→ WHAT IS NEEDED
Search the data for the string "parameter" and copy each line where it turns up.

Top of RECORDS

--- src/rtl/ball_pair_collision.sv ---
// Ball-pair collision detector: once per frame checks overlap and approach of two
// balls through a short pipeline and, on a hit, pulses both balls with swapped velocities.
module ball_pair_collision #(
   parameter int unsigned BALL_SIZE       = 16,
   parameter int unsigned COOLDOWN_FRAMES = 4
) (
   input  logic               clk,
   input  logic               resetN,
   input  logic               startOfFrame,
   input  logic               ballA_active,
   input  logic               ballB_active,
   input  logic [10:0]        ballA_topLeftX,
   input  logic [10:0]        ballA_topLeftY,
   input  logic [10:0]        ballB_topLeftX,
   input  logic [10:0]        ballB_topLeftY,
   input  logic signed [31:0] ballA_velX,
   input  logic signed [31:0] ballA_velY,
   input  logic signed [31:0] ballB_velX,
   input  logic signed [31:0] ballB_velY,
   output logic               collisionA,
   output logic               collisionB,
   output logic signed [31:0] newVelAX,
   output logic signed [31:0] newVelAY,
   output logic signed [31:0] newVelBX,
   output logic signed [31:0] newVelBY,
   output logic               engaged
);

   localparam int unsigned BALL_SQ = BALL_SIZE * BALL_SIZE;
   localparam int unsigned CNT_W   = (COOLDOWN_FRAMES < 1) ? 1 : $clog2(COOLDOWN_FRAMES + 1);

   typedef enum logic [2:0] {IDLE, SAMPLE, DIFF, CMP, FIRE, COOLDOWN} state_t;

   state_t             state_q, state_d;
   logic [CNT_W-1:0]   cnt_q, cnt_d;
   logic               engaged_q, engaged_d;
   logic               fire_d, collision_q;

   logic               act_a_q, act_b_q;
   logic [10:0]        ax_q, ay_q, bx_q, by_q;
   logic signed [31:0] vax_q, vay_q, vbx_q, vby_q;
   logic signed [11:0] dx_q, dy_q;
   logic signed [31:0] dvx_q, dvy_q;
   logic signed [31:0] nvax_q, nvay_q, nvbx_q, nvby_q;

   // CMP-stage arithmetic; sign-extended operands keep products exact
   logic signed [23:0] dx24, dy24;
   logic signed [23:0] dx_sq, dy_sq;
   logic [23:0]        dist2;
   logic signed [47:0] dx48, dy48, dvx48, dvy48, dot;
   logic               near, both_act, hit;

   assign dx24     = {{12{dx_q[11]}}, dx_q};
   assign dy24     = {{12{dy_q[11]}}, dy_q};
   assign dx_sq    = dx24 * dx24;
   assign dy_sq    = dy24 * dy24;
   assign dist2    = $unsigned(dx_sq) + $unsigned(dy_sq);
   assign dx48     = {{36{dx_q[11]}}, dx_q};
   assign dy48     = {{36{dy_q[11]}}, dy_q};
   assign dvx48    = {{16{dvx_q[31]}}, dvx_q};
   assign dvy48    = {{16{dvy_q[31]}}, dvy_q};
   assign dot      = (dx48 * dvx48) + (dy48 * dvy48);
   assign near     = (32'(dist2) < BALL_SQ);
   assign both_act = act_a_q & act_b_q;
   assign hit      = both_act & near & dot[47] & ~engaged_q;

   // State register
   always_ff @(posedge clk or negedge resetN) begin
      if (!resetN) begin
         state_q     <= IDLE;
         cnt_q       <= '0;
         engaged_q   <= 1'b0;
         collision_q <= 1'b0;
      end else begin
         state_q     <= state_d;
         cnt_q       <= cnt_d;
         engaged_q   <= engaged_d;
         collision_q <= fire_d;
      end
   end

   // Next-state logic
   always_comb begin
      state_d   = state_q;
      cnt_d     = cnt_q;
      engaged_d = engaged_q;
      fire_d    = 1'b0;
      case (state_q)
         IDLE:     if (startOfFrame) state_d = SAMPLE;
         SAMPLE:   state_d = DIFF;
         DIFF:     state_d = CMP;
         CMP: begin
            if (hit) begin
               state_d   = FIRE;
               fire_d    = 1'b1;
               engaged_d = 1'b1;
            end else begin
               state_d = IDLE;
            end
            if (!near || !both_act) engaged_d = 1'b0;
         end
         FIRE: begin
            state_d = COOLDOWN;
            cnt_d   = CNT_W'(COOLDOWN_FRAMES);
         end
         COOLDOWN: begin
            if (startOfFrame) begin
               if (cnt_q == '0) state_d = SAMPLE;
               else             cnt_d   = cnt_q - CNT_W'(1);
            end
         end
         default:  state_d = IDLE;
      endcase
   end

   // Sample, difference and result registers
   always_ff @(posedge clk or negedge resetN) begin
      if (!resetN) begin
         act_a_q <= 1'b0;  act_b_q <= 1'b0;
         ax_q    <= '0;    ay_q    <= '0;
         bx_q    <= '0;    by_q    <= '0;
         vax_q   <= '0;    vay_q   <= '0;
         vbx_q   <= '0;    vby_q   <= '0;
         dx_q    <= '0;    dy_q    <= '0;
         dvx_q   <= '0;    dvy_q   <= '0;
         nvax_q  <= '0;    nvay_q  <= '0;
         nvbx_q  <= '0;    nvby_q  <= '0;
      end else begin
         if (state_q == SAMPLE) begin
            act_a_q <= ballA_active;    act_b_q <= ballB_active;
            ax_q    <= ballA_topLeftX;  ay_q    <= ballA_topLeftY;
            bx_q    <= ballB_topLeftX;  by_q    <= ballB_topLeftY;
            vax_q   <= ballA_velX;      vay_q   <= ballA_velY;
            vbx_q   <= ballB_velX;      vby_q   <= ballB_velY;
         end
         if (state_q == DIFF) begin
            dx_q  <= $signed({1'b0, bx_q}) - $signed({1'b0, ax_q});
            dy_q  <= $signed({1'b0, by_q}) - $signed({1'b0, ay_q});
            dvx_q <= vbx_q - vax_q;
            dvy_q <= vby_q - vay_q;
         end
         // Equal-mass elastic hit: velocities simply swap
         if (fire_d) begin
            nvax_q <= vbx_q;  nvay_q <= vby_q;
            nvbx_q <= vax_q;  nvby_q <= vay_q;
         end
      end
   end

   assign collisionA = collision_q;
   assign collisionB = collision_q;
   assign newVelAX   = nvax_q;
   assign newVelAY   = nvay_q;
   assign newVelBX   = nvbx_q;
   assign newVelBY   = nvby_q;
   assign engaged    = engaged_q;

endmodule

--- config.mk ---
export PLATFORM = sky130hd
export DESIGN_NAME = ball_pair_collision
export DESIGN_NICKNAME = d
export VERILOG_FILES = /design/src/rtl/ball_pair_collision.sv
export SDC_FILE = /design/constraint.sdc
export NUM_CORES = 2
export LEC_CHECK = 0
export BUFFER_PORTS_ARGS = -buffer_cell sky130_fd_sc_hd__buf_2
export CAP_MARGIN = 20
export CORE_UTILIZATION = 55
export CTS_CLUSTER_DIAMETER = 200
export DETAILED_ROUTE_END_ITERATION = 6
export PLACE_DENSITY = 0.73
export SYNTH_ARGS = -nofsm -noshare
export SYNTH_HDL_FRONTEND = slang
export SYNTH_SLANG_ARGS = --single-unit
export TNS_END_PERCENT = 100
--- constraint.sdc ---
create_clock -name clk -period 9.8 [get_ports clk]
set_clock_uncertainty 0.2 [all_clocks]
set_input_delay 1.96 -clock clk [delete_from_list [all_inputs] [get_ports clk]]
set_output_delay 1.96 -clock clk [all_outputs]
set_load 0.005 [all_outputs]
==> metrics.txt <==
worst hold path type flop to flop; minimum clock period 9.113 ns; clock buffers created by TritonCTS 43; Crit path arrival time 9.38 ns; Fin Setup TNS 0 ns; DRC errors left 0; R2R Setup Slk 0.69 ns; DPL Wire Length 101600 um; Core Box Area 95290 sq um; clock sinks 398; Tcrit/Tclk final 92.99%; register area 9960 sq um; Yosys warning total 0; number of placement rows 113; crit path kind flop to flop; # hold bufs at CTS 0; CP Capture Type flop; layout cells sized above 1 12.23%; Slew Viols, Final 0; sequential share of the synthesized area 18.74%; Max Cap Violations 0; pin count of the biggest net entering global routing 161; routed wl met3 7480 um; post-cts resize count 0; WL/cell 18.19 um; CP Launch Type flop; required time of the critical path 10.07 ns; initial DRC count 2301; Avg Vias per Cell 5.324; Final Hold Fails 0; net count after synthesis 6870; clock buffer depth 3; number of antenna violations at the first check in global routing 1; Die X 312.8 um; fillers 8078; total grt overflow 0; status complete, no violations; synthesized area per cell 9.937 sq um; Post-synth EDFFs 0; clk_lat worst skew 0.59 ns; setup bufs post-CTS 0; IO Port Bufs 307; routability cong. 0.9199; vias in the first global route 39355; first-pass GRT wire length 207100 um; Netlist Area Pre-Place 53130 sq um; vias after detailed routing 36310; Worst-path clk slew 0.07 ns; met2 routed WL 62320 um; DRT Pass-1 Iters 5; Layout area overhead 7.719%; Die Footprint 97850 sq um; Starting Density 55.76%; Worst Max-Slew Pin Slew 1.035 ns; most common cell after layout, fill and taps aside inv_1; Antenna Nets Post-Route 0; Cells after Synth 5347; RSZ-0062 raised after global routing no; CTS tree yes; Primary FF master, synth dfrtp_1; Finished Cell Area 57230 sq um; io pins 308; asr flop ratio synth 100.0%; multi-input logic area 37490 sq um; Setup-failing EPs final 0; Global Route Usage Sum 26.75%; Die Ht 312.8 um; Crit Path Max Fanout 20; H-tree depth 2; fin cells 6820; worst hold margin 0.2966 ns; Nets 7045; DP Area 55780 sq um; clock root buffer clkbuf_16; Yosys cell types 69; drt total wl 124100 um; Metal-1 WL 50810 um; most frequent cells in the layout 1244 x inv_1, 1044 x fa_1, 770 x nand2_1; #FFs+latches synth 398; slew margin rel. 30.86%; top layer in use met4; dpl cells 6742; max frequency 109.7 MHz
routing by layer:
layer  up-vias  track usage (%)
li1      16271                -
met1     18748            36.11
met2      1083            45.56
met3       208            3.527
met4         0            7.395
met5         -                0
metrics by stage:
step	setup WS, ns	utilization, %
floorplan	1.501	-
global placement	0.8968	58.54
detailed placement	0.8341	58.54
CTS	0.7798	60.06
global route	0.3350	60.06
finish	0.6866	60.06
worst max-delay path, stage by stage, from the launching register on:
cell,delay [ns]
dfrtp_1,0.70
and2_1,0.33
fa_1,0.57
fa_1,0.73
inv_1,0.21
fa_1,0.52
inv_1,0.05
fa_1,0.48
fa_1,0.51
fa_1,0.49
inv_1,0.05
fa_1,0.47
inv_1,0.04
ha_1,0.34
inv_1,0.09
o21ai_0,0.12
a2111oi_0,0.44
o2111ai_1,0.17
nor4_1,0.39
nand4_1,0.17
nor4_1,0.22
nand4_1,0.30
or3b_4,0.69
buf_4,0.34
mux2_4,0.33
path summary, 6_finish.rpt:
| check | startpoint | end | depth (start not counted) |
|---|---|---|---|
| worst min register to register | vay_q[19] | newVelBY[19] | 1 |
| worst max register to register | dx_q[11] | newVelBY[17] | 24 |
| min in group asynchronous | resetN | vbx_q[28] | 1 |
| max in group asynchronous | resetN | bx_q[10] | 2 |
| worst min-delay path | vay_q[19] | newVelBY[19] | 1 |
| worst max-delay path | dx_q[11] | newVelBY[17] | 24 |
state kept, by name, indices dropped and copies added, names as in the netlist, 11 cells and up:
signal,cells
vby_q,32
vay_q,32
dx_q,12
newVelBY,32
by_q,11
vbx_q,32
ax_q,11
dy_q,12
bx_q,11
newVelBX,32
ay_q,11
dvy_q,32
newVelAY,32
newVelAX,32
vax_q,32
dvx_q,32
synth_stat cells, types with 21 or more instances:
| cell | instances | area (sq um) |
|---|---|---|
| inv_1 | 1244 | 4669 |
| fa_1 | 1044 | 20900 |
| nand2_1 | 770 | 2890 |
| dfrtp_1 | 398 | 9960 |
| ha_1 | 302 | 3779 |
| and2_1 | 270 | 1689 |
| clkbuf_1 | 225 | 844.6 |
| o21ai_0 | 207 | 1036 |
| mux2_4 | 109 | 1637 |
| mux2_2 | 108 | 1216 |
| nor2_1 | 91 | 341.6 |
| nand2b_1 | 75 | 469.2 |
| a21oi_1 | 69 | 345.3 |
| xnor2_1 | 69 | 604.3 |
| a21o_1 | 44 | 330.3 |
| xor2_1 | 37 | 324.1 |
| nor3_1 | 26 | 130.1 |
| nand3_1 | 21 | 105.1 |
cell families after synthesis:
family | share of synthesized area [%]
buf+inv | 10.72
fa+ha+maj | 46.45
simple gates | 11.55
compound gates | 5.268
flops | 18.74
mux | 5.482
xor+xnor | 1.790
area by class of cell:
cell class | instances | share of cell area, %
diodes | 2 | 0.008744
clock buffers | 59 | 2.127
clock inverters | 17 | 0.4001
inverters | 1244 | 8.158
multi-input cells | 3460 | 65.50
flip-flops and latches | 398 | 17.40
well taps | 1265 | 2.765
repair buffers | 375 | 3.638
Power is not shown: default switching activity piles up to over one toggle a cycle in this logic, so the estimate is an artifact.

Bottom of RECORDS

→ PROBLEM SOLUTION
   parameter int unsigned BALL_SIZE       = 16,
   parameter int unsigned COOLDOWN_FRAMES = 4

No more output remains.